Chemical-bond approach to the electric susceptibility of semiconductors

Abstract

A simple model-independent method is developed to relate chemical bonds to the dielectric constant and other physical properties of tetrahedral semiconductors with the minimum number of parameters possible. For this purpose, we express ${\epsilon }_1\mathrm{}\left(0\right)\mathrm{}$, via the Kramers-Kronig relation, as a function of the zeroth and the first moments of ${\epsilon }_2\left(\omega \right)$. The first moment is determined by the $f$ sum rule while the zeroth moment can be calculated if the valence- and conduction-band wave functions are known. Since conduction bands are inadequately described by models that are analytically simple, we bypass the problem by using completeness to eliminate the conduction band entirely. The result is an expression for ${\epsilon }_1\mathrm{}\left(0\right)\mathrm{}$ which involves only valenceband wave functions. Since working in a localized representation is more convenient than in the Bloch representation, we introduce a generalized Wannier function of bonding character for the valence bands.
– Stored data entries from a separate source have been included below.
Background: an optimization exercise with open tools, aiming at small area, a short achievable clock period and few clock cycles per item. Do not read the settings as production practice. Function was checked by simulation only, so behaviour that the tests miss may differ from the original. Power figures rest on the tool's default switching activity, not on a simulated workload.

==> v14: inputs <==
// attention_microkernel_engine
module attention_microkernel_engine #(
    parameter int unsigned XLEN      = 32,
    parameter int unsigned MAX_K     = 256,   
    parameter int unsigned WORD_ELEMS = 4     
) (
    input  logic                   clk_i,
    input  logic                   rst_ni,
    input  logic                   cfg_valid_i,
    input  logic [$clog2(MAX_K+1)-1:0] cfg_k_i,
    input  logic signed [15:0]      cfg_scale_i,
    input  logic [3:0]             cfg_shift_i,
    input  logic signed [31:0]      cfg_clip_min_i,
    input  logic signed [31:0]      cfg_clip_max_i,
    input  logic                   cfg_enable_scale_i,
    input  logic                   cfg_enable_clip_i,
    input  logic                   load_q_valid_i,
    input  logic [$clog2((MAX_K+WORD_ELEMS-1)/WORD_ELEMS)-1:0] load_q_idx_i,
    input  logic [31:0]            load_q_word_i,
    input  logic                   load_k_valid_i,
    input  logic [$clog2((MAX_K+WORD_ELEMS-1)/WORD_ELEMS)-1:0] load_k_idx_i,
    input  logic [31:0]            load_k_word_i,
    input  logic                   start_i,
    output logic                   busy_o,
    output logic                   done_o,
    output logic                   result_valid_o,
    output logic signed [31:0]      result_o
);
clock: 17.0 ns
lec_check: 0
abc_area: 1
cap_margin: 20
core_margin: 2
core_utilization: 40
slew_margin: 20
standard.sh (not shown) runs the stock make flow with config.mk's settings and CLKGATE_MAP_FILE= SYNTH_SCRIPT=/design/flow/synth_recipe.tcl, a recipe that flattens the netlist after the stock synthesis.
==> flow/flow/run.sh <==
#!/bin/bash
# The standard layout (the standard.sh), with two changes to how it is made:
# - ports are buffered with buf_4 cells instead of the cell buffer_ports picks;
# - repair_timing aims for 12.3 ns of setup slack (a 4.7 ns period) instead of 0,
#   so it sizes the paths that would set the achieved period.
# The clock period and all constraints are the design's.
set -euo pipefail
bash standard.sh \
  BUFFER_PORTS_ARGS="-buffer_cell sky130_fd_sc_hd__buf_4" \
  SETUP_SLACK_MARGIN=12.3 \
  finish > make_finish.log 2>&1
==> v32 (differences from v14) <==
--- a/flow/design.v
+++ b/flow/design.v
@@ -137,21 +137,18 @@
         k_vld[w] <= k_we[w] | k_vld[(w + 1) % MAX_WORDS];
       end
     end
   end
   logic [CNT_W-1:0]  cov_q, cov_d;
   logic              restart, ext, tok, pend_q, pend_now;
   logic [31:0]       q_rd, k_rd, q_0, q_op, k_op;
   logic [MAX_WORDS-1:0] cov_oh;
-  always_ff @(posedge clk_i or negedge rst_ni) begin
-    if (!rst_ni) cov_oh <= MAX_WORDS'(1);
-    else for (int w = 0; w < MAX_WORDS; w++) cov_oh[w] <= (cov_d[WORD_W-1:0] == WORD_W'(w));
-  end
   always_comb begin
+    for (int w = 0; w < MAX_WORDS; w++) cov_oh[w] = (cov_q[WORD_W-1:0] == WORD_W'(w));
     q_rd = '0;
     for (int w = 0; w < MAX_WORDS; w++) q_rd = q_rd | (q_mem[w] & {32{cov_oh[w] & q_vld[w]}});
   end
   assign k_rd = (kp_v && kp_i == k_head) ? kp_w : (k_ring[0] & {32{k_vld[0]}});
   assign q_0  = q_mem[0] & {32{q_vld[0]}};
   always_comb begin
     logic qbyp0, kbyp0, npos0, ext0, tok0;
     logic qbyp1, kbyp1, ext1, tok1, qbyp, kbyp;
==> flow/flow/run.sh (replaced) <==
#!/bin/bash
# The standard layout (the standard.sh), with two changes to how it is made:
# - ports are buffered with buf_4 cells instead of the cell buffer_ports picks;
# - repair_timing aims for 12 ns of setup slack (a 5 ns period) instead of 0,
#   so it sizes the paths that would set the achieved period.
# The clock period and all constraints are the design's.
set -euo pipefail
bash standard.sh \
  BUFFER_PORTS_ARGS="-buffer_cell sky130_fd_sc_hd__buf_4" \
  SETUP_SLACK_MARGIN=12 \
  finish > make_finish.log 2>&1
==> v26 (differences from v14) <==
--- a/flow/design.v
+++ b/flow/design.v
@@ -1322,17 +1322,17 @@
     res_q <= tmp;
   end
   always_ff @(posedge clk_i or negedge rst_ni) begin
     if (!rst_ni) begin
       done_q <= 1'b0;
       busy_q <= 1'b0;
     end else begin
       done_q <= prod_tok;
-      busy_q <= start_i | (busy_q & ~done_q);
+      busy_q <= start_i | pend_q | op_tok | acc_tok | prod_tok;
     end
   end
   assign busy_o         = busy_q;
   assign done_o         = done_q;
   assign result_valid_o = done_q;
   assign result_o       = res_q;
 endmodule
 module attn_ks_add #(
==> flow/flow/run.sh (replaced) <==
#!/bin/bash
# The standard layout (the standard.sh), with two changes to how it is made:
# - ports are buffered with buf_4 cells instead of the cell buffer_ports picks;
# - repair_timing aims for 12 ns of setup slack (a 5 ns period) instead of 0,
#   so it sizes the paths that would set the achieved period.
# The clock period and all constraints are the design's.
set -euo pipefail
bash standard.sh \
  BUFFER_PORTS_ARGS="-buffer_cell sky130_fd_sc_hd__buf_4" \
  SETUP_SLACK_MARGIN=12 \
  finish > make_finish.log 2>&1
==> v28 (differences from v14) <==
==> flow/flow/run.sh (replaced) <==
#!/bin/bash
# The standard layout (the standard.sh), with two changes to how it is made:
# - ports are buffered with buf_4 cells instead of the cell buffer_ports picks;
# - repair_timing aims for 12 ns of setup slack (a 5 ns period) instead of 0,
#   so it sizes the paths that would set the achieved period.
# The clock period and all constraints are the design's.
set -euo pipefail
bash standard.sh \
  BUFFER_PORTS_ARGS="-buffer_cell sky130_fd_sc_hd__buf_4" \
  SETUP_SLACK_MARGIN=12 \
  finish > make_finish.log 2>&1
==> flow_summary.yaml <==
pwr:
  clock_power_share_pct: 26.7
  comb_power_share_pct: 37.4
  top_power_group: "combinational cells"
  p_total_w: 0.0399
layout:
  buf_share_pct: 2.96
  multi_input_area_um2: 63000
floorplanning:
  dieArea_um2: 476000
global_route:
  grt_max_degree: 113
worst_setup_path:
  path_class: "input port to flop"
  cp-start-kind: "input port"
  crit_buf_inv: 7
routing:
  wl_met2_mm: 294
clocking:
  ctsResizeCount: 449
status:
  status: "finished clean"
logic_synthesis:
  postSynthCellCount: 18100
  synth_xor_area_share_pct: 1.66
(the above is from v14)
==> flow_summary.yaml <==
pwr:
  clock_power_share_pct: 26.5
  p_total_w: 0.0402
worst_setup_path:
  cp-start-kind: "input port"
layout:
  multi_input_area_um2: 61300
  buf_share_pct: 2.20
status:
  status: "finished clean"
clocking:
  ctsResizeCount: 149
logic_synthesis:
  postSynthCellCount: 18100
(the above is from v28)
==> flow_summary.yaml <==
status:
  status: "finished clean"
worst_setup_path:
  crit_buf_inv: 1
  path_class: "flop to output port"
  cp-start-kind: "flop"
logic_synthesis:
  postSynthCellCount: 18000
pwr:
  top_power_group: "registers"
  comb_power_share_pct: 32.0
routing:
  wl_met2_mm: 272
layout:
  buf_share_pct: 2.21
(the above is from v26)
==> flow_summary.yaml <==
worst_setup_path:
  cp-start-kind: "flop"
pwr:
  p_total_w: 0.0389
  comb_power_share_pct: 37.0
  clock_power_share_pct: 26.7
  top_power_group: "combinational cells"
status:
  status: "finished clean"
clocking:
  ctsResizeCount: 91
logic_synthesis:
  postSynthCellCount: 17900
(the above is from v32)
Testbench counts of v14, summed over its fixed seeds: cycles 21,256, items 512.
Testbench counts of v32, summed over its fixed seeds: cycles 21,256, items 512.
Testbench counts of v26, summed over its fixed seeds: cycles 21,256, items 512.
Testbench counts of v28, summed over its fixed seeds: cycles 21,256, items 512.

afterwards: timing with drivers on the ports:
No port has a modelled driver above. Below, the same layouts with a new extraction and two added sets of constraints.
Step 1: set_driving_cell puts a clkbuf_16 on clk_i and a buf_2 on each other input, an assumption about the parent block.
Step 2 moves the port delays by t, midway between the first and last clock arrival at a register: inputs arrive t later, outputs are due t later. That takes back most of the time a late clock gives input paths.
Slacks: ideal ports / drivers / drivers and shift; pairs: ideal ports / drivers.
run	t (ns)	slack for setup (ns)	worst data-port slew with drivers (ns)	cell pins on the clock port's net
v14	1.145	11.920 / 11.841 / 10.871	0.21	1
v32	1.116	11.816 / 11.696 / 10.993	0.38	1
v26	1.145	11.900 / 11.761 / 10.734	0.28	1
v28	1.148	11.931 / 11.861 / 10.713	0.36	1
After both steps every run listed still meets setup and hold. For v28, which loses most, drivers alone change the setup slack by -0.070 ns; drivers and shift together by -1.218 ns.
Realizing that this is appropriate for only those semiconductors like diamond in which the bonding-antibonding coupling is weak, we build into our Wannier function the lacking antibonding character via a power-series expansion in the quantity $\frac{V_1}{V_2}$ (Hall-Weaire parameters). Using Herman-Skillman values for the atomic orbitals, we obtain numerical results that agree with experiment to about 10%.